BEGIN Material to process

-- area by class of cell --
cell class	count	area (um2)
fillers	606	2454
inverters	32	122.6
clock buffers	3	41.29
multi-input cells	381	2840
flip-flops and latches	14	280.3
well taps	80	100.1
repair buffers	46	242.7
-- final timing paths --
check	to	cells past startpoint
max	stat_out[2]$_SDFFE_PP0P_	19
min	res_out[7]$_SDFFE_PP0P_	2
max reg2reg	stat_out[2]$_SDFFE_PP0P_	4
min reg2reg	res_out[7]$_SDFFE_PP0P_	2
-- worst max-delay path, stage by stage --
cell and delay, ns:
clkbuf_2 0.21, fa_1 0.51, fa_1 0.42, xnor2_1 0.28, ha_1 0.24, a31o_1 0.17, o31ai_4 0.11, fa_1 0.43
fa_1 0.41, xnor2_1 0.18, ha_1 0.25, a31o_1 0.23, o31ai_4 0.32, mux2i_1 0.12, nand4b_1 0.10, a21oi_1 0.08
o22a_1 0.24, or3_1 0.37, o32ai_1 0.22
`src/rtl/ifg_gate_pkg.sv`:
```
package ifg_gate_pkg;

    typedef enum logic [1:0] {
        LB_NORMAL = 2'b00,
        LB_RSVD_A = 2'b01,
        LB_RSVD_B = 2'b10,
        LB_LOOP   = 2'b11
    } lpbk_code_e;

    typedef enum logic {
        ST_IDLE  = 1'b0,
        ST_FRAME = 1'b1
    } gate_state_e;

    typedef struct packed {
        logic [1:0] gap_sel;
        logic       loop;
        logic       no_crc;
    } frame_cfg_t;

    function automatic logic is_loop(input logic [1:0] code);
        return lpbk_code_e'(code) == LB_LOOP;
    endfunction

    function automatic int unsigned gap_bits(input logic [1:0] sel,
                                             input int unsigned base,
                                             input int unsigned step);
        return base + step * int'(sel);
    endfunction

endpackage

```
`src/rtl/ifg_bit_strobe.sv`:
```
module ifg_bit_strobe #(
    parameter int unsigned DIV = 10
) (
    input  logic clk,
    input  logic rst,
    input  logic tick,
    input  logic speed_fast,
    output logic bit_tick
);
    generate
        if (DIV <= 1) begin : g_nodiv
            assign bit_tick = tick;
        end else begin : g_div
            localparam int unsigned DW   = $clog2(DIV);
            localparam logic [DW-1:0] LAST = DW'(DIV - 1);
            logic [DW-1:0] pulse_q;

            always_ff @(posedge clk) begin
                if (rst || speed_fast) begin
                    pulse_q <= '0;
                end else if (tick) begin
                    pulse_q <= (pulse_q == LAST) ? '0 : pulse_q + 1'b1;
                end
            end

            assign bit_tick = speed_fast ? tick : (tick && pulse_q == LAST);
        end
    endgenerate
endmodule

```
`src/rtl/ifg_gap_timer.sv`:
```
module ifg_gap_timer #(
    parameter int unsigned CW = 7
) (
    input  logic          clk,
    input  logic          rst,
    input  logic          load,
    input  logic [CW-1:0] load_val,
    input  logic          bit_tick,
    output logic          expired
);
    logic [CW-1:0] left_q;

    always_ff @(posedge clk) begin
        if (rst) begin
            left_q <= '0;
        end else if (load) begin
            left_q <= load_val;
        end else if (bit_tick && left_q != '0) begin
            left_q <= left_q - 1'b1;
        end
    end

    assign expired = (left_q == '0);
endmodule

```
`src/rtl/ifg_frame_ctrl.sv`:
```
module ifg_frame_ctrl
    import ifg_gate_pkg::*;
(
    input  logic       clk,
    input  logic       rst,
    input  logic       req,
    input  logic       eof,
    input  logic [1:0] gap_code,
    input  logic [1:0] lpbk_code,
    input  logic       crc_off,
    input  logic       gap_done,
    output logic       grant,
    output logic       busy,
    output logic       frame_end,
    output frame_cfg_t cfg
);
    gate_state_e state_q;
    frame_cfg_t  cfg_q;
    logic        start;

    assign grant     = (state_q == ST_IDLE) && gap_done;
    assign start     = grant && req;
    assign frame_end = (state_q == ST_FRAME) && eof;
    assign busy      = (state_q == ST_FRAME);
    assign cfg       = cfg_q;

    always_ff @(posedge clk) begin
        if (rst) begin
            state_q <= ST_IDLE;
            cfg_q   <= '0;
        end else if (start) begin
            state_q        <= ST_FRAME;
            cfg_q.gap_sel  <= gap_code;
            cfg_q.loop     <= is_loop(lpbk_code);
            cfg_q.no_crc   <= crc_off;
        end else if (frame_end) begin
            state_q <= ST_IDLE;
        end
    end
endmodule

```
`src/rtl/ifg_tx_gate.sv`:
```
module ifg_tx_gate
    import ifg_gate_pkg::*;
#(
    parameter int unsigned GAP_BASE  = 84,
    parameter int unsigned GAP_STEP  = 4,
    parameter int unsigned SLOW_DIV  = 10
) (
    input  logic       clk,
    input  logic       rst,
    input  logic       tick,
    input  logic       speed_fast,
    input  logic [1:0] gap_code,
    input  logic [1:0] lpbk_code,
    input  logic       crc_off,
    input  logic       tx_req,
    input  logic       tx_eof,
    output logic       tx_grant,
    output logic       line_en,
    output logic       lpbk_en,
    output logic       crc_en
);
    localparam int unsigned GAP_MAX = GAP_BASE + 3 * GAP_STEP;
    localparam int unsigned CW      = $clog2(GAP_MAX + 1);

    logic          bit_tick;
    logic          gap_done;
    logic          busy;
    logic          frame_end;
    frame_cfg_t    cfg;
    logic [CW-1:0] gap_len;

    assign gap_len = CW'(gap_bits(cfg.gap_sel, GAP_BASE, GAP_STEP));

    ifg_bit_strobe #(.DIV(SLOW_DIV)) u_strobe (
        .clk        (clk),
        .rst        (rst),
        .tick       (tick),
        .speed_fast (speed_fast),
        .bit_tick   (bit_tick)
    );

    ifg_gap_timer #(.CW(CW)) u_timer (
        .clk      (clk),
        .rst      (rst),
        .load     (frame_end),
        .load_val (gap_len),
        .bit_tick (bit_tick),
        .expired  (gap_done)
    );

    ifg_frame_ctrl u_ctrl (
        .clk       (clk),
        .rst       (rst),
        .req       (tx_req),
        .eof       (tx_eof),
        .gap_code  (gap_code),
        .lpbk_code (lpbk_code),
        .crc_off   (crc_off),
        .gap_done  (gap_done),
        .grant     (tx_grant),
        .busy      (busy),
        .frame_end (frame_end),
        .cfg       (cfg)
    );

    assign line_en = busy && !cfg.loop;
    assign lpbk_en = busy &&  cfg.loop;
    assign crc_en  = busy && !cfg.no_crc;
endmodule

```
==> src/rtl/tvt_pkg.sv <==
package tvt_pkg;

  localparam int CELL_PINS     = 3;
  localparam int CELLS_PER_BIT = 4;
  localparam int OBS_PER_BIT   = CELL_PINS * CELLS_PER_BIT;

  // input triple, A in bit 0
  typedef struct packed {
    logic c;
    logic b;
    logic a;
  } cell_in_t;

  // output triple, P in bit 0
  typedef struct packed {
    logic r;
    logic q;
    logic p;
  } cell_out_t;

  // controlled swap: A steers, B and C pass or cross
  function automatic cell_out_t cswap(input cell_in_t x);
    cell_out_t y;
    y.p = x.a;
    y.q = (~x.a & x.b) | (x.a & x.c);
    y.r = (x.a & x.b) | (~x.a & x.c);
    return y;
  endfunction

endpackage

==> src/rtl/tvt_fredkin_cell.sv <==
module tvt_fredkin_cell
  import tvt_pkg::*;
(
  input  cell_in_t  cin,
  output cell_out_t cout
);

  assign cout = cswap(cin);

endmodule

==> src/rtl/tvt_latch.sv <==
module tvt_latch
  import tvt_pkg::*;
#(
  parameter bit ACTIVE_HIGH = 1'b1
) (
  input  logic      clk,
  input  logic      rst,
  input  logic      en,
  input  logic      din,
  input  logic      c1,
  input  logic      c2,
  output logic      state,
  output logic      fb,
  output cell_out_t eq_o,
  output cell_out_t cp_o
);

  cell_in_t eq_i;
  cell_in_t cp_i;
  logic     nxt;

  // equation cell: enable steers between fed-back bit and new data
  assign eq_i.a = en;
  assign eq_i.b = fb;
  assign eq_i.c = din;

  tvt_fredkin_cell u_eq (
    .cin  (eq_i),
    .cout (eq_o)
  );

  generate
    if (ACTIVE_HIGH) begin : g_pos
      assign nxt = eq_o.q;   // en ? din : fb
    end else begin : g_neg
      assign nxt = eq_o.r;   // en ? fb : din
    end
  endgenerate

  always_ff @(posedge clk) begin
    if (rst) state <= 1'b0;
    else     state <= nxt;
  end

  // copy cell: stored bit on A, mode bits on B and C
  assign cp_i.a = state;
  assign cp_i.b = c1;
  assign cp_i.c = c2;

  tvt_fredkin_cell u_cp (
    .cin  (cp_i),
    .cout (cp_o)
  );

  assign fb = cp_o.q;

endmodule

END Material to process

**What is expected**
Begin at the first line of the material and transcribe each line exactly. End with the line containing "-- final timing", and give nothing else.

**Exercise response**
-- area by class of cell --
cell class	count	area (um2)
fillers	606	2454
inverters	32	122.6
clock buffers	3	41.29
multi-input cells	381	2840
flip-flops and latches	14	280.3
well taps	80	100.1
repair buffers	46	242.7
-- final timing paths --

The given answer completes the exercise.